“Being overstretched is a fact of life for working mothers,” agrees The Telegraph’s Allison Pearson, author of I Don’t Know How She Does It, a novel in which Pearson documents the ongoing mental list of her heroine, Kate Reddy, in every chapter. “Basically, they’re doing two full-time jobs simultaneously, they have to remember all the domestic stuff – child’s dentist appointment, dog flea treatment, new school shoes, mother-in-law’s birthday – plus all the office stuff. It’s a recipe for madness, which is where The List comes in. Always has at least 23 items on it and never seems to get any shorter, but at least it gives the illusion you have things under control.”
“I feel more in control when I have a list,” agrees my friend Laura, who is not a mother but loves a list as much as any parent I know. “I even put things on a list when I’ve done them so I can tick them off.” She’s not the only one – I’m definitely guilty of, if not retrospectively adding items, at least putting a few easy-to-achieve tasks on there – “Change sheets” or “Book dentist”, for example (especially if that’s counterbalanced by more complex issues to sort, like researching a piece or deciding what to get my son for his birthday). I’m not quite as meta as one person Dr Nolan interviewed, who included “make list” on their list of things to do. But I’m not above simply erasing a task when enough time has passed to turn it from aspiration to impossibility.

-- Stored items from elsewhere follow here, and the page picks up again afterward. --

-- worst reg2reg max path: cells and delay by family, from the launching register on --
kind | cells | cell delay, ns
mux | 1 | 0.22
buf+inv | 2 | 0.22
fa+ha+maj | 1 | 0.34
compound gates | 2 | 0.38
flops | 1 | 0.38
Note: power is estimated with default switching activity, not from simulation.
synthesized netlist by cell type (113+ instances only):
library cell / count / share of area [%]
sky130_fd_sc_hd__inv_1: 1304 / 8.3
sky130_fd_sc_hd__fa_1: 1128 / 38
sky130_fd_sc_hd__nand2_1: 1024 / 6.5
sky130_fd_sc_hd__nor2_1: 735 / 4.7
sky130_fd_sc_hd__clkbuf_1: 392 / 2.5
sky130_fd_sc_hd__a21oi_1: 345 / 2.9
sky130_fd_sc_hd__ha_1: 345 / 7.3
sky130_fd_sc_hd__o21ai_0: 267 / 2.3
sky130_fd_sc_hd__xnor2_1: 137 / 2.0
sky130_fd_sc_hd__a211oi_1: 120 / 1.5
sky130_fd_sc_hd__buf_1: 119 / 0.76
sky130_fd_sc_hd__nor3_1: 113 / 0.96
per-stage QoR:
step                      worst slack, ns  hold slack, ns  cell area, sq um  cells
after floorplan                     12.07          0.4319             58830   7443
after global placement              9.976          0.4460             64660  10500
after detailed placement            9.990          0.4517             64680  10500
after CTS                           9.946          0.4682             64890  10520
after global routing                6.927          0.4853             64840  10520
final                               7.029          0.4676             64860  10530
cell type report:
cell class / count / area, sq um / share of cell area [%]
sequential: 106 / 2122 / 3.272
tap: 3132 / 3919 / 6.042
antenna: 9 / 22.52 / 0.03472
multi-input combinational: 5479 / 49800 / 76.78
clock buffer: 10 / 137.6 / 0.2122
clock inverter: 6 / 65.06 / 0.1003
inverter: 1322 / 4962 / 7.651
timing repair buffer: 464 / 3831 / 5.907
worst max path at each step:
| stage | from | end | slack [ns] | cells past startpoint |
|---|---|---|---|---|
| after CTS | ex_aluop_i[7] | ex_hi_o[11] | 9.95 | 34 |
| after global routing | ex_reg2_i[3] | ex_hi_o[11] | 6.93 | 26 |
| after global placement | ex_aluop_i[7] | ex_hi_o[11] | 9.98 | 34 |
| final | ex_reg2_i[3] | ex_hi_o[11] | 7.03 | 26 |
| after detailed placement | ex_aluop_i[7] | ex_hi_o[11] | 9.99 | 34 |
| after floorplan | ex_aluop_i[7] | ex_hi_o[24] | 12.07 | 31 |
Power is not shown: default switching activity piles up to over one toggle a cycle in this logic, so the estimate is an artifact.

My husband’s list, by contrast, is both task-oriented and boiled strictly down to the bare minimum of things he needs to do: “Collect dry-cleaning”, “Put up shelf’. He wouldn’t dream of wasting time adding something to a list that he’d done already, or putting something unachievable on. It seems that men are generally less consumed in their list-making with the existential angst of life (“be nicer, more patient person with Emily so she doesn’t grow up to be needy psychopath” is one item on Kate Reddy’s mental list).
“I have lists for most days,” says my uncle, Nick Jarrett-Kerr, a former lawyer and management consultant who is a self-confessed “Enneagram 3”, a personality type that loves lists: “We’re very task-oriented. Things have to be done and I have to make a list of them and I have to tick them off so I can organise myself and my mind.” As well as a short-term daily list, however, Nick also uses “Vision, Intention and Meaning” plans for the bigger things in life – weight loss, for example – which include why he wants to do something, what the intention is and what might get in the way of doing it, so he can embark on a specific action plan. Doubtless he would be horrified by the random nature of my own lists, which might include something like “Sort teeth?” alongside “Buy veg”.
Certainly the way in which one makes a list can be as telling as what’s on it – and that’s before you even get to the crossing off part. I’ve already mentioned spreadsheets, Trello and Google docs for different natures of lists, but some people will only make lists in a certain notebook, or with a certain pen, even with a particular type of pen nib. Nolan uses different corners of the paper in her notebook for certain things; family-related stuff top left; work top right; “boring house admin” bottom right; “and bottom left is more fun stuff. I will always have a proper piece of paper. I circle important things and scrub them out when they’re done, I don’t tick.”